RAW DATA:
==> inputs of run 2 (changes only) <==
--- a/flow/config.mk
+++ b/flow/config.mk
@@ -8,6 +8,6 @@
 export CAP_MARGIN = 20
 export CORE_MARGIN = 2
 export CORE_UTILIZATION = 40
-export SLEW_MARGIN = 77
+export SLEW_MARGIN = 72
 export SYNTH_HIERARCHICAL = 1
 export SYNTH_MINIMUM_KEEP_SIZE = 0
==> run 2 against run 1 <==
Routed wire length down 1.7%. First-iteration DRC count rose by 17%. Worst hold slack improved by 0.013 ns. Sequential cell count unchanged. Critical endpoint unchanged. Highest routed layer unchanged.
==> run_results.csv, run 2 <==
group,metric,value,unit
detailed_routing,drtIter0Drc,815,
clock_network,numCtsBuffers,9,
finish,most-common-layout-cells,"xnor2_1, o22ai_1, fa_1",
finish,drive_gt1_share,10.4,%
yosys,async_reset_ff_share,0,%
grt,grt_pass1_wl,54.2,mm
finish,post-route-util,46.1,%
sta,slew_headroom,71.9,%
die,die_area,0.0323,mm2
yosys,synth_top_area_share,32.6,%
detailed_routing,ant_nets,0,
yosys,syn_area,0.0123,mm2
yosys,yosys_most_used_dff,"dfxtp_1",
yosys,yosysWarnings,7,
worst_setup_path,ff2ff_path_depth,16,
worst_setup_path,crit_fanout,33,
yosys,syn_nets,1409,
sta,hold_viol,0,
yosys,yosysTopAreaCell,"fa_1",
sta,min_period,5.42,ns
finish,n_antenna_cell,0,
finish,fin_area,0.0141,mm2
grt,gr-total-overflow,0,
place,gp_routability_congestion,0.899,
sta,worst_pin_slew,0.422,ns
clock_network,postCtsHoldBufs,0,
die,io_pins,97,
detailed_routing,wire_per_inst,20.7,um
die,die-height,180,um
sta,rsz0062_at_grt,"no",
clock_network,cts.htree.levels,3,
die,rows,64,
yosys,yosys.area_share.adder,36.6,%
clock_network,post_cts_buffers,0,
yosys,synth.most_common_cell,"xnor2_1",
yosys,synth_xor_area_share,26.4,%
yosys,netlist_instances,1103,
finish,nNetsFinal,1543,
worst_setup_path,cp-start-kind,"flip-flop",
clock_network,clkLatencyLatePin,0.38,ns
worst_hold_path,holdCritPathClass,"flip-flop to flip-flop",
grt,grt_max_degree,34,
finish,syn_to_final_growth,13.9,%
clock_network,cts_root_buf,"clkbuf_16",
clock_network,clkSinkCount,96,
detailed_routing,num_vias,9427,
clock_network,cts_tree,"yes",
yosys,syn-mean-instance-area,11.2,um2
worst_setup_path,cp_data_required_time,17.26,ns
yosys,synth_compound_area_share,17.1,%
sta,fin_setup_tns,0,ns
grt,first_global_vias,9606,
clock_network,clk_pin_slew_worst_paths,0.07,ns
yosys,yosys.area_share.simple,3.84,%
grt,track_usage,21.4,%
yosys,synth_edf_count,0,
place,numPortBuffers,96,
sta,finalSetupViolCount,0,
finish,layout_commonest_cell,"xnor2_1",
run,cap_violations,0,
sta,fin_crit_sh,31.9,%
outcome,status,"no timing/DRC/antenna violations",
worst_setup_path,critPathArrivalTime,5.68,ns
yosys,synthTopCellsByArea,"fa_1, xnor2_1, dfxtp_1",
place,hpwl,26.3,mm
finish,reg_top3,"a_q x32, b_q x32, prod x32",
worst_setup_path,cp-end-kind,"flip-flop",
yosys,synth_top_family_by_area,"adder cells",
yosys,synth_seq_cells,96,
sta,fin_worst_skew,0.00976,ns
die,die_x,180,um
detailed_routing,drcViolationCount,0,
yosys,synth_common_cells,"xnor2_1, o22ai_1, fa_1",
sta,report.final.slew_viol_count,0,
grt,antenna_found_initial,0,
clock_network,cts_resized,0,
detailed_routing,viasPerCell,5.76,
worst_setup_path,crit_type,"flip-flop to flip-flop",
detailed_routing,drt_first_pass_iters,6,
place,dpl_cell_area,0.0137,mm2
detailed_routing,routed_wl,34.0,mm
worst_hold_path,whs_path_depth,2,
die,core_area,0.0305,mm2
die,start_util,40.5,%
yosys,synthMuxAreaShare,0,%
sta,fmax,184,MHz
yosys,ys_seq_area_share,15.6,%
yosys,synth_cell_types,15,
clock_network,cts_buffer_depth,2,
Context: an optimization exercise on an open-source flow, tuned for small area. The choices shown serve that exercise and are no tape-out recipe.
RTL that was checked went through simulation tests only; none was proved equivalent to the original.
The flow treats the clock pin as an ideal source. Dropping or thinning the clock tree relies on that and would not hold on a real chip.
Power figures rest on the tool's default switching activity, not on a simulated workload.

==> run K: inputs <==
==> flow/design.v <==
module timer_top (
	input  wire        sys_clk      ,
	input  wire        sys_rst_n    ,
	input  wire        tim_psel     ,
	input  wire        tim_pwrite   ,
	input  wire        tim_penable  ,
	input  wire [11:0] tim_paddr    ,
	input  wire [31:0] tim_pwdata   ,
	input  wire [3:0]  tim_pstrb    ,
	output wire        tim_pready   ,
	input  wire        dbg_mode     ,
	output wire [31:0] tim_prdata   ,
	output wire        tim_pslverr  ,
	output wire        tim_int
);
reg        pready_r;
reg [63:0] cnt;
reg [63:0] tcmpi;                 
wire [63:0] tcmp = ~tcmpi;
reg        ten, den;           
reg [3:0]  dval;               
reg        ten_d;              
reg        tier;
reg        tisr;
reg        hreq, hack;         
reg [7:0]  pc;                 
wire acc  = tim_psel & tim_penable;
wire wr   = acc & tim_pwrite;
wire rd   = acc & ~tim_pwrite;
wire abase = ~|tim_paddr[11:5] & ~|tim_paddr[1:0];
wire [7:0] sel;
assign sel[0] = abase & (tim_paddr[4:2] == 3'd0);
assign sel[1] = abase & (tim_paddr[4:2] == 3'd1);
assign sel[2] = abase & (tim_paddr[4:2] == 3'd2);
assign sel[3] = abase & (tim_paddr[4:2] == 3'd3);
assign sel[4] = abase & (tim_paddr[4:2] == 3'd4);
assign sel[5] = abase & (tim_paddr[4:2] == 3'd5);
assign sel[6] = abase & (tim_paddr[4:2] == 3'd6);
assign sel[7] = abase & (tim_paddr[4:2] == 3'd7);
assign tim_pready = (tim_psel | tim_penable) & pready_r;
wire ctrl  = wr & sel[0];
wire wb0   = ctrl & tim_pstrb[0];
wire wb1   = ctrl & tim_pstrb[1];
wire [3:0] wdv = tim_pwdata[11:8];
wire dv_big = wdv[3] & |wdv[2:0];
wire err   = (wb1 & dv_big)
           | (ten & wb1 & (wdv != dval))
           | (ten & wb0 & (tim_pwdata[1] != den));
assign tim_pslverr = err;
wire ten_c  = (wb0 & ~err) ? tim_pwdata[0] : ten;
wire den_c  = (wb0 & ~err) ? tim_pwdata[1] : den;
wire [3:0] dval_c = (wb1 & ~err) ? wdv : dval;
wire hreq_c = (wr & sel[7] & tim_pstrb[0]) ? tim_pwdata[0] : hreq;
wire halt   = dbg_mode & hreq_c;
function [7:0] divmask;
	input [3:0] v;
	integer i;
	begin
		for (i = 0; i < 8; i = i + 1) divmask[i] = (v > i);
	end
endfunction
wire wdv_ok = wb1 & ~err;            
wire pc_hit = (pc == divmask(dval_c));
wire dz     = ~|dval_c;
wire pc_rst = pc_hit | ~ten_c | ~den_c;
wire [7:0] pc_n = halt ? pc : pc_rst ? 8'h0 : pc + 8'd1;
wire cnt_en = ten_c & ~halt & (~den_c | dz | pc_hit);
wire clr = ~ten & ten_d;
wire [15:0] nib;
wire [16:0] blw;                     
assign blw[0] = 1'b1;
genvar g;
generate for (g = 0; g < 16; g = g + 1) begin : gn
	assign nib[g] = &cnt[g*4 +: 4];
	assign blw[g+1] = blw[g] & nib[g];
end endgenerate
wire [63:0] cy;
generate for (g = 0; g < 64; g = g + 1) begin : gc
	if (g % 4 == 0) begin : h
		assign cy[g] = cnt_en & blw[g/4];
	end else begin : r
		assign cy[g] = cy[g-1] & cnt[g-1];
	end
end endgenerate
wire [63:0] inc = cnt ^ cy;
wire [7:0] wcb;
assign wcb[3:0] = {4{wr & sel[1]}} & tim_pstrb;
assign wcb[7:4] = {4{wr & sel[2]}} & tim_pstrb;
wire [63:0] cnt_n;
generate for (g = 0; g < 8; g = g + 1) begin : gb
	assign cnt_n[g*8 +: 8] = wcb[g] ? tim_pwdata[(g%4)*8 +: 8] :
	                         clr    ? 8'h0 : inc[g*8 +: 8];
end endgenerate
wire [7:0] wtb;
assign wtb[3:0] = {4{wr & sel[3]}} & tim_pstrb;
assign wtb[7:4] = {4{wr & sel[4]}} & tim_pstrb;
wire [63:0] tcmpi_n;
generate for (g = 0; g < 8; g = g + 1) begin : gt
	assign tcmpi_n[g*8 +: 8] = wtb[g] ? ~tim_pwdata[(g%4)*8 +: 8] : tcmpi[g*8 +: 8];
end endgenerate
wire tier_c = (wr & sel[5] & tim_pstrb[0]) ? tim_pwdata[0] : tier;
wire iclr   = wr & sel[6] & tim_pstrb[0] & tim_pwdata[0];
wire iset   = (cnt == tcmp);
wire ist    = tisr ? ~iclr : iset;
assign tim_int = tier_c & ist;
wire [7:0] rs = sel & {8{rd}};
assign tim_prdata =
	  ({32{rs[1]}} & cnt[31:0])
	| ({32{rs[2]}} & cnt[63:32])
	| ({32{rs[3]}} & tcmp[31:0])
	| ({32{rs[4]}} & tcmp[63:32])
	| {20'd0, {4{rs[0]}} & dval, 6'd0,
	   (rs[0] & den) | (rs[7] & hack),
	   (rs[0] & ten) | (rs[5] & tier) | (rs[6] & tisr) | (rs[7] & hreq)};
always @(posedge sys_clk or negedge sys_rst_n) begin
	if (!sys_rst_n) begin
		pready_r <= 1'b0;
		cnt      <= 64'd0;
		tcmpi    <= 64'd0;
		ten      <= 1'b0;
		den      <= 1'b0;
		dval     <= 4'd1;
		ten_d    <= 1'b0;
		tier     <= 1'b0;
		tisr     <= 1'b0;
		hreq     <= 1'b0;
		hack     <= 1'b0;
		pc       <= 8'd0;
	end else begin
		pready_r <= acc;
		cnt      <= cnt_n;
		tcmpi    <= tcmpi_n;
		ten      <= ten_c;
		den      <= den_c;
		dval     <= dval_c;
		ten_d    <= ten;
		tier     <= tier_c;
		tisr     <= ist;
		hreq     <= hreq_c;
		hack     <= halt;
		pc       <= pc_n;
	end
end
endmodule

EXERCISE DIRECTIONS: Above are entries; state the number of lines among them that contain "export", and nothing else.

ANSWER AREA: 7